▶ WHAT YOU NEED TO DO: Below are some records. Print exactly the lines between the one holding "clkinvlp_4,3" and the one holding "(Power assumes the", inclusive, and nothing else.

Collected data
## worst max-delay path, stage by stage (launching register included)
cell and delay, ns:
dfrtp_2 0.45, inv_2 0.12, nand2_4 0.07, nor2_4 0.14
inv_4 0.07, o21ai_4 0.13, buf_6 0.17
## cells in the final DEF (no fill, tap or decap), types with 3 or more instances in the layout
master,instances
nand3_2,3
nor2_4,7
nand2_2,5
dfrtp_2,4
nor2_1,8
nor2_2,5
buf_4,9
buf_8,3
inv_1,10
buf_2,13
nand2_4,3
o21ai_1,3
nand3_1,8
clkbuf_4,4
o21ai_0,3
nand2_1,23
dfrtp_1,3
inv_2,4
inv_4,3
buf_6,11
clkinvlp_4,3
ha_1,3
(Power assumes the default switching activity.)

...

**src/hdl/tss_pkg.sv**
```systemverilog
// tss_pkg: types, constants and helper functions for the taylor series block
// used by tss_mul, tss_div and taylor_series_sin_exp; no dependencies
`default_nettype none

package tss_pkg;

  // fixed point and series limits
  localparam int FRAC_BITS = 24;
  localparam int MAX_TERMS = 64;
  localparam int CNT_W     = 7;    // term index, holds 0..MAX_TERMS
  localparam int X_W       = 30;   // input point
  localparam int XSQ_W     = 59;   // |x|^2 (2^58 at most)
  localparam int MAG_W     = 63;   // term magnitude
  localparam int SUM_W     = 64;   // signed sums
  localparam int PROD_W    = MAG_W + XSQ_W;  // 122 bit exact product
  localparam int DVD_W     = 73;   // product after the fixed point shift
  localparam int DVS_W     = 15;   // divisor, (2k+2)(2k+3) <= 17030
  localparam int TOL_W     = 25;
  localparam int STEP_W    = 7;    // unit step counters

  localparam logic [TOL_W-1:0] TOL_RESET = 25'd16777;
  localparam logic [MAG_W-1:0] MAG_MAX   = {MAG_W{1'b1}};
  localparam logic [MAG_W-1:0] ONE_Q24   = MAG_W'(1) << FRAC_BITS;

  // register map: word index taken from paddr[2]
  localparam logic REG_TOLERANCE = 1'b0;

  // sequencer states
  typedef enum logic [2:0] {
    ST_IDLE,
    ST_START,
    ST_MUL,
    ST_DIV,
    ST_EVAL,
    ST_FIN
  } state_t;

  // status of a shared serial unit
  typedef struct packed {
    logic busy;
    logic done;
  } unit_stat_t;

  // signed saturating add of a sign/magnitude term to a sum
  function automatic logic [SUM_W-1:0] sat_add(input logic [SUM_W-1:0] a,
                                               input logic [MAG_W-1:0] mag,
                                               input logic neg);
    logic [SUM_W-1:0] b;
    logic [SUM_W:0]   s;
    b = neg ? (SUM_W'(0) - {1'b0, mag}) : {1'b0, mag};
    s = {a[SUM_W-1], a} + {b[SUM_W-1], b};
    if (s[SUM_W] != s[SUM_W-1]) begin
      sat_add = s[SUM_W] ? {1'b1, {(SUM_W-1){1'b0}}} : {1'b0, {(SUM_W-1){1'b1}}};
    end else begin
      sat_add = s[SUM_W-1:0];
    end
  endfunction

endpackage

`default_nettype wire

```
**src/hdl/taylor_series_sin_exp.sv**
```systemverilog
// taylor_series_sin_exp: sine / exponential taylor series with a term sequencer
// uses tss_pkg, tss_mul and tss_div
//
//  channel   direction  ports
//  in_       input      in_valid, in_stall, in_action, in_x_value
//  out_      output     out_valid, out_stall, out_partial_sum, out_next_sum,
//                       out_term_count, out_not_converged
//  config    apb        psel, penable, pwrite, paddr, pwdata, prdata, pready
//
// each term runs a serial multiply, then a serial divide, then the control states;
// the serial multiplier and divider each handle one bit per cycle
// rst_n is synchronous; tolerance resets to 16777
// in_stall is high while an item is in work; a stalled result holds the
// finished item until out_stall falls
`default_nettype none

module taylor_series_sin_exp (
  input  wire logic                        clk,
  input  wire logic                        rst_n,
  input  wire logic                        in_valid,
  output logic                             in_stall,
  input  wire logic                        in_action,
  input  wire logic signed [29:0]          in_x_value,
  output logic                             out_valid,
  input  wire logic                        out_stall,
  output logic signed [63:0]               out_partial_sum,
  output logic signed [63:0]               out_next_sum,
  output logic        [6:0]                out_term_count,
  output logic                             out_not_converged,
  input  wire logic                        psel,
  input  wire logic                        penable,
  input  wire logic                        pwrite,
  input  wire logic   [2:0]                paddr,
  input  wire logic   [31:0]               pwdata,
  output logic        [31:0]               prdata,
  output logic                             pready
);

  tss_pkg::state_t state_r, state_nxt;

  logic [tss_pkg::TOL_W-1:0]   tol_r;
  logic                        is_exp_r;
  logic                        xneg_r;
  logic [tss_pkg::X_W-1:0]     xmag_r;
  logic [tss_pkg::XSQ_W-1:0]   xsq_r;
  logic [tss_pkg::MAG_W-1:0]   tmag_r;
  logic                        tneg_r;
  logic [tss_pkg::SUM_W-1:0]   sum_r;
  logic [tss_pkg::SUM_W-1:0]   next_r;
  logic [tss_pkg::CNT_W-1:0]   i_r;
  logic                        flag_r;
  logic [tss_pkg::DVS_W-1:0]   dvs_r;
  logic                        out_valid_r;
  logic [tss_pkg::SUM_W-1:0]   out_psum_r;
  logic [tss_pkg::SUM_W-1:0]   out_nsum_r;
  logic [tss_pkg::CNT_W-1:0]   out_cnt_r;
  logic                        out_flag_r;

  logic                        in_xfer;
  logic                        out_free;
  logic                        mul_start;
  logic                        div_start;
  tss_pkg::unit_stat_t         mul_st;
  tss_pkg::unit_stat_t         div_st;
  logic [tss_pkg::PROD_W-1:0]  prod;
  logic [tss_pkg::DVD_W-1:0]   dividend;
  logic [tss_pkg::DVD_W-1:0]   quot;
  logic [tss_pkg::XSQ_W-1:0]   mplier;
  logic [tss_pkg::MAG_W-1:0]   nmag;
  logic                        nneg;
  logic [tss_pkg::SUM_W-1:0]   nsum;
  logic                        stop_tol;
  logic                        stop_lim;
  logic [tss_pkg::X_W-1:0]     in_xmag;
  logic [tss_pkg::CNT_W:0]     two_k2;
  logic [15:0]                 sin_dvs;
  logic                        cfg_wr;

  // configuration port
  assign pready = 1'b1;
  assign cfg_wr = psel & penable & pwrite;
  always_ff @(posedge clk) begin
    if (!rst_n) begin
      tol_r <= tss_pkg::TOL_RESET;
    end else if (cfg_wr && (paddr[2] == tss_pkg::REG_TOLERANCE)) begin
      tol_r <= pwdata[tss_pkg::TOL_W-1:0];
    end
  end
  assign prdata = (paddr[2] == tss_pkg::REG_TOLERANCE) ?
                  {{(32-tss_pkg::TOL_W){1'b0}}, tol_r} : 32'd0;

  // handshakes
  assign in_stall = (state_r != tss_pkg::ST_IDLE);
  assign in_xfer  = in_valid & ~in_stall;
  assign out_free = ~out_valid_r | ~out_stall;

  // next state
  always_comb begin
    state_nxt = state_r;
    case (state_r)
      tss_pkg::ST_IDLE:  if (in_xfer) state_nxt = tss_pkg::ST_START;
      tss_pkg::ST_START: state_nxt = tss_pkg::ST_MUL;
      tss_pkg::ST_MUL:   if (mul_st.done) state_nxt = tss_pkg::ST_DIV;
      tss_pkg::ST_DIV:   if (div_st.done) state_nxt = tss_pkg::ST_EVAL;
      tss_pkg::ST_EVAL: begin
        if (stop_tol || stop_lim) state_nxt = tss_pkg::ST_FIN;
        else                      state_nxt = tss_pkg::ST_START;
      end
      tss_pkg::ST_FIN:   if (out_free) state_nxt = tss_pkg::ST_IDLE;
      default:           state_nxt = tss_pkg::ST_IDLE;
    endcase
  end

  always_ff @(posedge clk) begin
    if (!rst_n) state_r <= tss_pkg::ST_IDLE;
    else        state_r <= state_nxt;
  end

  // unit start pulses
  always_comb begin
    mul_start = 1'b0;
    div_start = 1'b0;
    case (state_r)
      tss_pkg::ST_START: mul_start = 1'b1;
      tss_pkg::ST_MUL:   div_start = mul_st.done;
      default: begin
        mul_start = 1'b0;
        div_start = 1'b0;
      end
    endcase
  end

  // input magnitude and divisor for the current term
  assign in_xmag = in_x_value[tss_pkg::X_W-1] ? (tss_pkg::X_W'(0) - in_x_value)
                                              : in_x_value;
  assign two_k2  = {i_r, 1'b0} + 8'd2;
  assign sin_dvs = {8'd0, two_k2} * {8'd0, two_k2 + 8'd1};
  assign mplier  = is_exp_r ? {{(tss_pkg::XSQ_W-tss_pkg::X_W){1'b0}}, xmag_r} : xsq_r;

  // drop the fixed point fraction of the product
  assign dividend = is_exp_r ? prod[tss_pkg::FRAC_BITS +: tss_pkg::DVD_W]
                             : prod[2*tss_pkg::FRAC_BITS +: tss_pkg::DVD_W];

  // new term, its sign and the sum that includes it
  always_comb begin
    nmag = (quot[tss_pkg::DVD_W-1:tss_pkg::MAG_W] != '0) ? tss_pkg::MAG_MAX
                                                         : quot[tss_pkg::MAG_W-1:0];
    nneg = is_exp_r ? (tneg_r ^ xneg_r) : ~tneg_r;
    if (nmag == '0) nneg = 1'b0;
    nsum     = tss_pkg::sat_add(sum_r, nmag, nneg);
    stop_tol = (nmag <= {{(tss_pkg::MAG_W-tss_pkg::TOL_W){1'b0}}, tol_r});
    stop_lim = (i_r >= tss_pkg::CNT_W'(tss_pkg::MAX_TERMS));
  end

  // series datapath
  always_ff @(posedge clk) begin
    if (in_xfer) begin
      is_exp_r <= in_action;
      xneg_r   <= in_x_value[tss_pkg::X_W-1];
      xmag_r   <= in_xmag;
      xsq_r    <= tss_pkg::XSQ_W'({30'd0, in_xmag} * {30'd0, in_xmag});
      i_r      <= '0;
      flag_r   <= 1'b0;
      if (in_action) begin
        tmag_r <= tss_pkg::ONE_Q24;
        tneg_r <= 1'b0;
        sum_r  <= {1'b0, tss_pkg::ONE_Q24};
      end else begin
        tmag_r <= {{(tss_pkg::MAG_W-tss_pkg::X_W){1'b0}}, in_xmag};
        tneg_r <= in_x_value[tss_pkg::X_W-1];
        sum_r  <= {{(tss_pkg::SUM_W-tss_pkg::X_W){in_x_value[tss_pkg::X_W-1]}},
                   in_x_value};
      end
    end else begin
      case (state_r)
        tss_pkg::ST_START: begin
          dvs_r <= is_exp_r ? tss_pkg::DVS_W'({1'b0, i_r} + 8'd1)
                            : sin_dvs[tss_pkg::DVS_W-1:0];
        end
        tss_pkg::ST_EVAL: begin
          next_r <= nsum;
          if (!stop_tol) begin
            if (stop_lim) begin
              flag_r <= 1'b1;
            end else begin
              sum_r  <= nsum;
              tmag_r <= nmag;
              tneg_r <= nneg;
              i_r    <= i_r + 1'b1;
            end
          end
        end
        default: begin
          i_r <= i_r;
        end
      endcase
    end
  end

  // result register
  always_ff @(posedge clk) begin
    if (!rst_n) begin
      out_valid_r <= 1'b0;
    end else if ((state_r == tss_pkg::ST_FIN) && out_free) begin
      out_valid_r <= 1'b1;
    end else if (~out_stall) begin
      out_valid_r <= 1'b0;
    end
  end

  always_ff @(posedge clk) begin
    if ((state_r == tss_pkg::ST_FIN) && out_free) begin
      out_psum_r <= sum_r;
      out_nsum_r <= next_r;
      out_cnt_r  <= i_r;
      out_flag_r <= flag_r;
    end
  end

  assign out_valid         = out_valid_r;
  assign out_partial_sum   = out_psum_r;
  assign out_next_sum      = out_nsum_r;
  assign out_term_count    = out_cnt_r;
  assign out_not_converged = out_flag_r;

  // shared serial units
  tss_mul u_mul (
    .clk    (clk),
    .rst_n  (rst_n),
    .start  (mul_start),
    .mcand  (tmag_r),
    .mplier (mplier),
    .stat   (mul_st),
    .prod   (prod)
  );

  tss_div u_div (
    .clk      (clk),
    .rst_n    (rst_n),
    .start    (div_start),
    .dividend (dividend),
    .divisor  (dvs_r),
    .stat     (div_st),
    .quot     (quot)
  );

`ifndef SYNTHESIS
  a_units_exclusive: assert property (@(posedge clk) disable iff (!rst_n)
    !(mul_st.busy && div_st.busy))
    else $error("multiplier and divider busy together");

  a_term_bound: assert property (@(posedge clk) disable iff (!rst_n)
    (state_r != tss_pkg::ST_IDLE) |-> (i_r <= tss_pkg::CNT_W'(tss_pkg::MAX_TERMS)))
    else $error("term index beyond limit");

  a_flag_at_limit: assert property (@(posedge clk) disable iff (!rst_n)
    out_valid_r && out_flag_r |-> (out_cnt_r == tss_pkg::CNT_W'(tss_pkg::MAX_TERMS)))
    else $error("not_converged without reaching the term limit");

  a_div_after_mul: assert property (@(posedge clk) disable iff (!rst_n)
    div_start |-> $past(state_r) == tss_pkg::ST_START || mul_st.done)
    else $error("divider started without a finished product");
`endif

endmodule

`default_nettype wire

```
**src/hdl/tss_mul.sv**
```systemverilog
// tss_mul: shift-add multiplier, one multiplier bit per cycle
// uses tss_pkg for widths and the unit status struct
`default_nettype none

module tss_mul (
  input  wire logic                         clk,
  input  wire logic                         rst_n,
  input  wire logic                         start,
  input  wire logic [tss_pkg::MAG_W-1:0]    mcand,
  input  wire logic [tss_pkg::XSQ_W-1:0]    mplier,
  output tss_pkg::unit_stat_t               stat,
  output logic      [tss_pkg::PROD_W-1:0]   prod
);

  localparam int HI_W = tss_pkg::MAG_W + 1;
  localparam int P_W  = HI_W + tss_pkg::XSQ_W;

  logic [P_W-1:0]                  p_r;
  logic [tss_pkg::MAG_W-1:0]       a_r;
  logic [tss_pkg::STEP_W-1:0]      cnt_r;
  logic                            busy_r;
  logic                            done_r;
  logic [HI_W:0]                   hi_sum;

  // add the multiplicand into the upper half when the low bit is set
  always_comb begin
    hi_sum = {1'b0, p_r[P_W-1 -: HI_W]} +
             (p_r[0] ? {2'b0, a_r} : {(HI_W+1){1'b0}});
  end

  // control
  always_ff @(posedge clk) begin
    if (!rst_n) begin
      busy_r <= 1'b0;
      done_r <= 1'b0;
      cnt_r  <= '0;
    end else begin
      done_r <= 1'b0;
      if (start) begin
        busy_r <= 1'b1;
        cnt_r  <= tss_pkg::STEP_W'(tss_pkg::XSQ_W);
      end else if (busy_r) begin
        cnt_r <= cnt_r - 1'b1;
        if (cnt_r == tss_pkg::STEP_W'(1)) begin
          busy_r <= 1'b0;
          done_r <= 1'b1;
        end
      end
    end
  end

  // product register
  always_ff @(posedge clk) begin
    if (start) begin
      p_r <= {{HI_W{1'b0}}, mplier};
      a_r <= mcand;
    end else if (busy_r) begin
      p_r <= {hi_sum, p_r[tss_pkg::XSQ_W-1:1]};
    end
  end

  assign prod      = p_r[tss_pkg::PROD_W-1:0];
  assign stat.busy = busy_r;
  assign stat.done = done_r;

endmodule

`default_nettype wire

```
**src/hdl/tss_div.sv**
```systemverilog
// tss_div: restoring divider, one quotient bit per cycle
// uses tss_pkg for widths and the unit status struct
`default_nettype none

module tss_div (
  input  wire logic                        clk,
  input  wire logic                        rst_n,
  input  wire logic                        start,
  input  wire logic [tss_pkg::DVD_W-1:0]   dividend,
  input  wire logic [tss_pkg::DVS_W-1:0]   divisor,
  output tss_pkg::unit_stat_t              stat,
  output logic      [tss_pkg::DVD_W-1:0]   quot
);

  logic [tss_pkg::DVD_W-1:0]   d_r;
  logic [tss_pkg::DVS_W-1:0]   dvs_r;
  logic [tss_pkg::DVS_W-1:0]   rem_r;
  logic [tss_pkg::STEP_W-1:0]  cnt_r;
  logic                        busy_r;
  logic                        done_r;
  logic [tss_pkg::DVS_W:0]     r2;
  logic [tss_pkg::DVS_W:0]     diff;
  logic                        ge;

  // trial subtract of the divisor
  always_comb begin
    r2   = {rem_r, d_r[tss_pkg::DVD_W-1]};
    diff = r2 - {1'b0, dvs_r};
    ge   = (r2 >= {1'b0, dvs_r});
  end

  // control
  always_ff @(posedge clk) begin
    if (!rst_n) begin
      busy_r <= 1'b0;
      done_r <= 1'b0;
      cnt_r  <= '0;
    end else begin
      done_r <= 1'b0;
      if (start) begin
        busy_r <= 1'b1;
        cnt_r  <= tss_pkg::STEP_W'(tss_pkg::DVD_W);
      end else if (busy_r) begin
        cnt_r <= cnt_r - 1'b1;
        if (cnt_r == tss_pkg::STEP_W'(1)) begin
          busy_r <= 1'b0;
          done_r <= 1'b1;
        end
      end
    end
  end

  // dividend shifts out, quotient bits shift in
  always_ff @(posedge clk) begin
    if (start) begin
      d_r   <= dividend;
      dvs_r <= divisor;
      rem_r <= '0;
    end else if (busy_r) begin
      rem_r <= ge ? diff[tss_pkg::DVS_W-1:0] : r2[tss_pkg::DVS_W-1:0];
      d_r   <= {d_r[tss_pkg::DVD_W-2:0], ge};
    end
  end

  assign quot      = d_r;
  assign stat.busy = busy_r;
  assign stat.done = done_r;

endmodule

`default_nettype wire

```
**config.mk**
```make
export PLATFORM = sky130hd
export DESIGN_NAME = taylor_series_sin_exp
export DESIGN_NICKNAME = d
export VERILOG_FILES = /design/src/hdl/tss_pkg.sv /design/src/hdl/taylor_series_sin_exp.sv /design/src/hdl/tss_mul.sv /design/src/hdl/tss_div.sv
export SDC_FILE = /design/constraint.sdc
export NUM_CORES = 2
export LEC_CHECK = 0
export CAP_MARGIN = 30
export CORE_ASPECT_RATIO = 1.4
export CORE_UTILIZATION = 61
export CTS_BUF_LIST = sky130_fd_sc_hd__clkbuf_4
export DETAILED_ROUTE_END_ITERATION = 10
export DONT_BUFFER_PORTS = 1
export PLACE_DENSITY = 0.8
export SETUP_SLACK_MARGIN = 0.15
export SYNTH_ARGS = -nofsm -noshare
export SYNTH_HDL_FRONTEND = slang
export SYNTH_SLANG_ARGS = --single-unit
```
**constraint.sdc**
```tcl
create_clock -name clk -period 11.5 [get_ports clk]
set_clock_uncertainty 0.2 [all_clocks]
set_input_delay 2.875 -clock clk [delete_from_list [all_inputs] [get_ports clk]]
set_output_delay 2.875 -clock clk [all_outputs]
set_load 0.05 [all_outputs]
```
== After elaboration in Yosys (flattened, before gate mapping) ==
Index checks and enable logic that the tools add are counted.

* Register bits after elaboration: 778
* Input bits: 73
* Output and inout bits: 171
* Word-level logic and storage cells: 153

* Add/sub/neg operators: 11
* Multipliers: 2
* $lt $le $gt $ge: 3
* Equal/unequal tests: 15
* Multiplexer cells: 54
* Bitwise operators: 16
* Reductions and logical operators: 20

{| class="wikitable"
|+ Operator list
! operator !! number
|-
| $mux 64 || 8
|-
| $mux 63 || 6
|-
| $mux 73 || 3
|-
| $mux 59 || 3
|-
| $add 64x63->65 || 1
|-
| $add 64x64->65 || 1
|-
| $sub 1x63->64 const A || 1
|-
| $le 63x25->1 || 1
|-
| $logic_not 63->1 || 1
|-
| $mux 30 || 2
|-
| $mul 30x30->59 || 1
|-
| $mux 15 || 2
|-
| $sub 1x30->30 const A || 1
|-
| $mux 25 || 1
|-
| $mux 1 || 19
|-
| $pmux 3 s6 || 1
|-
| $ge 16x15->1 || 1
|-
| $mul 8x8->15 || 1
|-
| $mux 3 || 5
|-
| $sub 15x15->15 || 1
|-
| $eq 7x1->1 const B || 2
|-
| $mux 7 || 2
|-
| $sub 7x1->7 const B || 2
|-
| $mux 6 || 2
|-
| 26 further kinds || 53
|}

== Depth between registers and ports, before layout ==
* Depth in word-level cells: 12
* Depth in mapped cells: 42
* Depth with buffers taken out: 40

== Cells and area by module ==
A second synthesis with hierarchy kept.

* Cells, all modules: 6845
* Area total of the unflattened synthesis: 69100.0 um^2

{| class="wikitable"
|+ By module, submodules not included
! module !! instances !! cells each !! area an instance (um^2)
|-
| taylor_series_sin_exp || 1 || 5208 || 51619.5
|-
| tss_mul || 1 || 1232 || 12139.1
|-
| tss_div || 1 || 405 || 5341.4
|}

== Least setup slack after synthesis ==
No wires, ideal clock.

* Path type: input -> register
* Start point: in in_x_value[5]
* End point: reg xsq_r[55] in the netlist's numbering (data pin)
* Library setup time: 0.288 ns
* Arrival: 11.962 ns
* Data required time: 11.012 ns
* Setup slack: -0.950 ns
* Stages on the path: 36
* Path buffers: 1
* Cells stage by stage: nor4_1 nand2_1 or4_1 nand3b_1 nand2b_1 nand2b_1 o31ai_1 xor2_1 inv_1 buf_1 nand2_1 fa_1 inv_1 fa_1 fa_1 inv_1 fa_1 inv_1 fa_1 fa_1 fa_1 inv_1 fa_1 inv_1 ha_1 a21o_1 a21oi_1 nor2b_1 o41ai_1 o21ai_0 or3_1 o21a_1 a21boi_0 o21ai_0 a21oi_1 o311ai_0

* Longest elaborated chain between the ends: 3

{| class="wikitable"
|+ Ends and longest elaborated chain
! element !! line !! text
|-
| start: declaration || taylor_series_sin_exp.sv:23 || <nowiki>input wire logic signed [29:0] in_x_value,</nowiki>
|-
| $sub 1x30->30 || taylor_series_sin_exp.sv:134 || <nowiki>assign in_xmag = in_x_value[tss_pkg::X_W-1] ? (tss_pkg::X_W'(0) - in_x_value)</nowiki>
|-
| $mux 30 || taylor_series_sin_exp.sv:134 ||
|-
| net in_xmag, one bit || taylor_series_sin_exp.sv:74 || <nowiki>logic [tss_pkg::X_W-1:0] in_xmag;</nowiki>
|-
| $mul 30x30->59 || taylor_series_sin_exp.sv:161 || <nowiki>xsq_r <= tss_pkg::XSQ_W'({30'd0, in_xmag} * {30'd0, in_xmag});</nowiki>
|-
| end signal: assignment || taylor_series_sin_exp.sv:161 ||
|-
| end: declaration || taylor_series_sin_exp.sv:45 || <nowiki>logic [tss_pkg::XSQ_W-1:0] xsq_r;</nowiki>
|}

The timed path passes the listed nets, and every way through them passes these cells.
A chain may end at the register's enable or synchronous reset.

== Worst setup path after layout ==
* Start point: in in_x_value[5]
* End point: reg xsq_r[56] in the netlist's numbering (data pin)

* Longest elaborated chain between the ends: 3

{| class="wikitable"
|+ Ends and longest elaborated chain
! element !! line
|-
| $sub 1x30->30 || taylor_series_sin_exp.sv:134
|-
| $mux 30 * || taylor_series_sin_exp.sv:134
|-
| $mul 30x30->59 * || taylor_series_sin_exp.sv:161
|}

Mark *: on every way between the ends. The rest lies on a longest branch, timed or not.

▶ RESPONSE BOX:
clkinvlp_4,3
ha_1,3
(Power assumes the default switching activity.)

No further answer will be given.